This is not hypothetical. Embedded macros, OLE objects, JavaScript inside PDFs, and obfuscated scripts in Office files are standard delivery vectors in attacks against financial services. And the file formats attackers favor (PDF, Excel, Word) are the same formats that move cardholder data through a payment environment every day. Reports, statements, account applications, and vendor correspondence all travel as files, which means every one of those formats is also a potential entry point into the cardholder data environment.

If you've mapped Requirement 5 of PCI DSS 4.0.1 as "covered" because antivirus is deployed across your endpoints, it's worth asking what that coverage actually accounts for. Antivirus and EDR (Endpoint Detection and Response) are strong, necessary tools. They're also built around a specific assumption: that a threat has to be recognized to be stopped. Our first blog in this series looked at where PCI DSS 4.0.1 raises the bar on malware protection generally. This post goes one layer deeper into a specific gap: how file-borne threats slip past antivirus by design, and what closes that gap for a payment environment.

What Antivirus Actually Does, and Where it Stops

Antivirus and EDR are good at what they were built for: recognizing threats that have already been identified. Signature-based detection compares a file against a database of known malware. Behavioral detection in EDR watches for patterns consistent with prior attacks. Both approaches depend on having seen something similar before.

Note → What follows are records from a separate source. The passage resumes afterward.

File: src/fbp_timer_if.sv
// interface: control and event signals between the bank and the duration timer
`timescale 1ns/1ps
interface fbp_timer_if;
	logic        enable;	// duration enable from rx_queue_command
	logic        queued;	// receive queue holds at least one frame
	logic [15:0] limit;	// rx_duration_limit in microseconds
	logic        expired;	// one-cycle event: time exceeded limit
	modport bank  (output enable, output queued, output limit, input expired);
	modport timer (input enable, input queued, input limit, output expired);
endinterface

That dependency is also the limitation. A zero-day payload has no signature to match. A file engineered to evade static analysis, through obfuscation, encryption, or structural manipulation, can pass inspection without triggering a single alert. Attackers know exactly how detection-based tools work, which is why so much of the modern attack surface is built around evading them rather than overpowering them. None of this means antivirus and EDR are doing their job poorly. It means they're being asked to do a job that, by definition, can't cover threats no one has catalogued yet.

File-Based Threats in the Cardholder Data Environment

This matters specifically for the CDE (cardholder data environment). Cardholder data doesn't move through network channels alone. It moves through files: reports, statements, transaction logs, vendor correspondence. When a malicious file enters that environment undetected, the result isn't just a missed malware alert. It's a breach of the boundary PCI DSS requires organizations to control. A file that passes AV because its payload is unrecognized is still a file inside the CDE carrying that payload. The scan result doesn't change what's in the file.

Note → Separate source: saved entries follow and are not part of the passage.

File: src/design/lsc_defs.vh
// Register offsets, field positions, reset values and divider counts
`ifndef LSC_DEFS_VH
`define LSC_DEFS_VH
`define LSC_ADDR_W        7
`define LSC_OFF_CTRL      7'h13
`define LSC_OFF_DUTY      7'h14
`define LSC_OFF_RAM_FIRST 7'h50
`define LSC_OFF_RAM_LAST  7'h6f
`define LSC_CTRL_SHOW     0
`define LSC_CTRL_PSW      1
`define LSC_CTRL_LOWPWR   2
`define LSC_CTRL_RESET    3'h0
`define LSC_DUTY_RESET    4'h0
`define LSC_DUTY_QUARTER  2'h0
`define LSC_DUTY_THIRD    2'h1
`define LSC_DUTY_HALF     2'h2
`define LSC_DUTY_STATIC   2'h3
`define LSC_SEL_SUB64     2'h0
`define LSC_SEL_SYS256    2'h1
`define LSC_SEL_SYS2048   2'h2
`define LSC_SEL_SPECIAL   2'h3
`define LSC_DIV_SUB       64
`define LSC_DIV_SYS_A     256
`define LSC_DIV_SYS_B     2048
`define LSC_DIV_SYS_SPEC  4096
`define LSC_DIV_SUB_SPEC  512
`define LSC_LAST_SUB      12'd63
`define LSC_LAST_SYS_A    12'd255
`define LSC_LAST_SYS_B    12'd2047
`define LSC_LAST_SYS_SPEC 12'd4095
`define LSC_LAST_SUB_SPEC 12'd511
`define LSC_NUM_SEG       32
`endif

File: src/design/lsc_tick_gen.v
// Reference tick generator: counts qualified source ticks
`timescale 1ns/1ps
`default_nettype none
module lsc_tick_gen (
  input  wire        clk,
  input  wire        sys_rst,
  input  wire        src_tick,
  input  wire [11:0] div_last,
  output reg         tick
);
  reg [11:0] cnt;

  always @(posedge clk or posedge sys_rst) begin
    if (sys_rst) begin
      cnt  <= 12'h000;
      tick <= 1'b0;
    end else begin
      tick <= 1'b0;
      if (src_tick) begin
        if (cnt >= div_last) begin
          cnt  <= 12'h000;
          tick <= 1'b1;
        end else begin
          cnt <= cnt + 12'h001;
        end
      end
    end
  end
endmodule // lsc_tick_gen
`default_nettype wire

File: src/design/lsc_lcd_ctrl.v
// Multiplexed LCD segment controller with dual-port display memory
//
// Added by the designer: strobed register access.
`timescale 1ns/1ps
`default_nettype none
`include "lsc_defs.vh"

module lsc_lcd_ctrl (
  input  wire                    clk,
  input  wire                    sys_rst,
  input  wire [`LSC_ADDR_W-1:0]  reg_addr,
  input  wire [3:0]              reg_wdata,
  input  wire                    reg_wr,
  input  wire                    reg_rd,
  output reg  [3:0]              reg_rdata,
  input  wire                    sub_tick_pin,
  input  wire                    sys_div_tick,
  input  wire                    low_power_mode,
  input  wire                    timer_a_mode_bit3,
  output reg  [3:0]              com_active,
  output reg  [3:0]              com_phase,
  output reg  [`LSC_NUM_SEG-1:0] column_drive_line,
  output reg  [`LSC_NUM_SEG-1:0] column_phase,
  output reg                     power_switch_on,
  output reg                     top_bias_rail_at_supply,
  output reg                     outputs_grounded
);
  reg [2:0]  display_control_reg;
  reg [3:0]  duty_and_tick_reg;
  reg [3:0]  disp_mem [0:`LSC_NUM_SEG-1];
  reg        sub_meta;
  reg        sub_sync;
  reg        sub_prev;
  reg [1:0]  slot;
  reg        half_phase;
  reg [11:0] div_last;
  reg        src_tick;
  reg [`LSC_NUM_SEG-1:0] next_cols;
  reg [3:0]  next_com;
  wire       sub_tick;
  wire       lcd_tick;
  wire       ram_hit;
  wire [4:0] ram_idx;
  integer    i;
  integer    j;

  // Number of commons minus one for a duty code
  function [1:0] last_slot;
    input [1:0] duty;
    begin
      case (duty)
        `LSC_DUTY_QUARTER: last_slot = 2'h3;
        `LSC_DUTY_THIRD:   last_slot = 2'h2;
        `LSC_DUTY_HALF:    last_slot = 2'h1;
        default:           last_slot = 2'h0;
      endcase
    end
  endfunction

  // Subclock edge from a pin, synchronised
  always @(posedge clk or posedge sys_rst) begin
    if (sys_rst) begin
      sub_meta <= 1'b0;
      sub_sync <= 1'b0;
      sub_prev <= 1'b0;
    end else begin
      sub_meta <= sub_tick_pin;
      sub_sync <= sub_meta;
      sub_prev <= sub_sync;
    end
  end
  assign sub_tick = sub_sync & ~sub_prev;

  assign ram_hit = (reg_addr >= `LSC_OFF_RAM_FIRST) && (reg_addr <= `LSC_OFF_RAM_LAST);
  assign ram_idx = reg_addr[4:0] - 5'h10;

  // Register and memory writes; control registers are write-only
  always @(posedge clk or posedge sys_rst) begin
    if (sys_rst) begin
      display_control_reg <= `LSC_CTRL_RESET;
      duty_and_tick_reg   <= `LSC_DUTY_RESET;
      reg_rdata           <= 4'h0;
      for (i = 0; i < `LSC_NUM_SEG; i = i + 1) begin
        disp_mem[i] <= 4'h0;
      end
    end else begin
      if (reg_wr) begin
        if (reg_addr == `LSC_OFF_CTRL) begin
          display_control_reg <= reg_wdata[2:0];
        end else if (reg_addr == `LSC_OFF_DUTY) begin
          duty_and_tick_reg <= reg_wdata;
        end else if (ram_hit) begin
          disp_mem[ram_idx] <= reg_wdata;
        end
      end
      if (reg_rd && ram_hit) begin
        reg_rdata <= disp_mem[ram_idx];
      end else begin
        reg_rdata <= 4'h0;
      end
    end
  end

  // Reference source and divide ratio selection
  always @* begin
    case (duty_and_tick_reg[3:2])
      `LSC_SEL_SUB64: begin
        src_tick = sub_tick;
        div_last = `LSC_LAST_SUB;
      end
      `LSC_SEL_SYS256: begin
        src_tick = sys_div_tick;
        div_last = `LSC_LAST_SYS_A;
      end
      `LSC_SEL_SYS2048: begin
        src_tick = sys_div_tick;
        div_last = `LSC_LAST_SYS_B;
      end
      default: begin
        // Special clock gets its duty factor from the frame counter below
        if (timer_a_mode_bit3) begin
          src_tick = sub_tick;
          div_last = `LSC_LAST_SUB_SPEC;
        end else begin
          src_tick = sys_div_tick;
          div_last = `LSC_LAST_SYS_SPEC;
        end
      end
    endcase
  end

  lsc_tick_gen u_tick (
    .clk      (clk),
    .sys_rst  (sys_rst),
    .src_tick (src_tick),
    .div_last (div_last),
    .tick     (lcd_tick)
  );

  // Slot sequencing: each LCD tick is one slot, so frame = clock x duty
  always @(posedge clk or posedge sys_rst) begin
    if (sys_rst) begin
      slot       <= 2'h0;
      half_phase <= 1'b0;
    end else if (lcd_tick) begin
      if (slot >= last_slot(duty_and_tick_reg[1:0])) begin
        slot       <= 2'h0;
        half_phase <= ~half_phase;
      end else begin
        slot <= slot + 2'h1;
      end
    end
  end

  // Segment data for the active common, read live from memory
  always @* begin
    next_com = 4'h0;
    next_com[slot] = 1'b1;
    for (j = 0; j < `LSC_NUM_SEG; j = j + 1) begin
      next_cols[j] = disp_mem[j][slot] & display_control_reg[`LSC_CTRL_SHOW];
    end
  end

  // Output drive registers
  always @(posedge clk or posedge sys_rst) begin
    if (sys_rst) begin
      com_active              <= 4'h0;
      com_phase               <= 4'h0;
      column_drive_line       <= {`LSC_NUM_SEG{1'b0}};
      column_phase            <= {`LSC_NUM_SEG{1'b0}};
      power_switch_on         <= 1'b0;
      top_bias_rail_at_supply <= 1'b0;
      outputs_grounded        <= 1'b1;
    end else if (low_power_mode && !display_control_reg[`LSC_CTRL_LOWPWR]) begin
      com_active              <= 4'h0;
      com_phase               <= 4'h0;
      column_drive_line       <= {`LSC_NUM_SEG{1'b0}};
      column_phase            <= {`LSC_NUM_SEG{1'b0}};
      power_switch_on         <= 1'b0;
      top_bias_rail_at_supply <= 1'b0;
      outputs_grounded        <= 1'b1;
    end else begin
      com_active              <= next_com;
      com_phase               <= {4{half_phase}};
      column_drive_line       <= next_cols;
      column_phase            <= next_cols ^ {`LSC_NUM_SEG{half_phase}};
      power_switch_on         <= display_control_reg[`LSC_CTRL_PSW];
      top_bias_rail_at_supply <= display_control_reg[`LSC_CTRL_PSW];
      outputs_grounded        <= 1'b0;
    end
  end
endmodule // lsc_lcd_ctrl
`default_nettype wire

What Deep CDR™ Technology Does Instead

Instead of asking whether a file is malicious, Deep CDR™ Technology assumes any file could be and treats it accordingly. The process breaks a file down to its component parts, strips anything capable of carrying executable content or active threats (macros, embedded scripts, OLE objects), and rebuilds a clean, fully functional version in the original format. That reconstruction runs recursively, too: an archive nested inside another archive, or a document with an embedded file of its own, gets sanitized at every layer, not just the outermost one. Learn about Deep CDR™ Technology performance.

The distinction is the mechanism, not the marketing. Detection-based tools try to identify the threat. Deep CDR™ Technology removes what the threat would need to function, regardless of whether it's been identified yet. A zero-day exploit and a known piece of malware get the same treatment, because the tool isn't trying to recognize either one. It's removing the delivery mechanism altogether. The output is a file that opens, displays, and functions the way the original did, minus the components that could carry an active threat. Independent testing backs that up: Deep CDR™ Technology was the first CDR solution to achieve 100% Protection and Accuracy in SE Labs's Standalone CDR Test.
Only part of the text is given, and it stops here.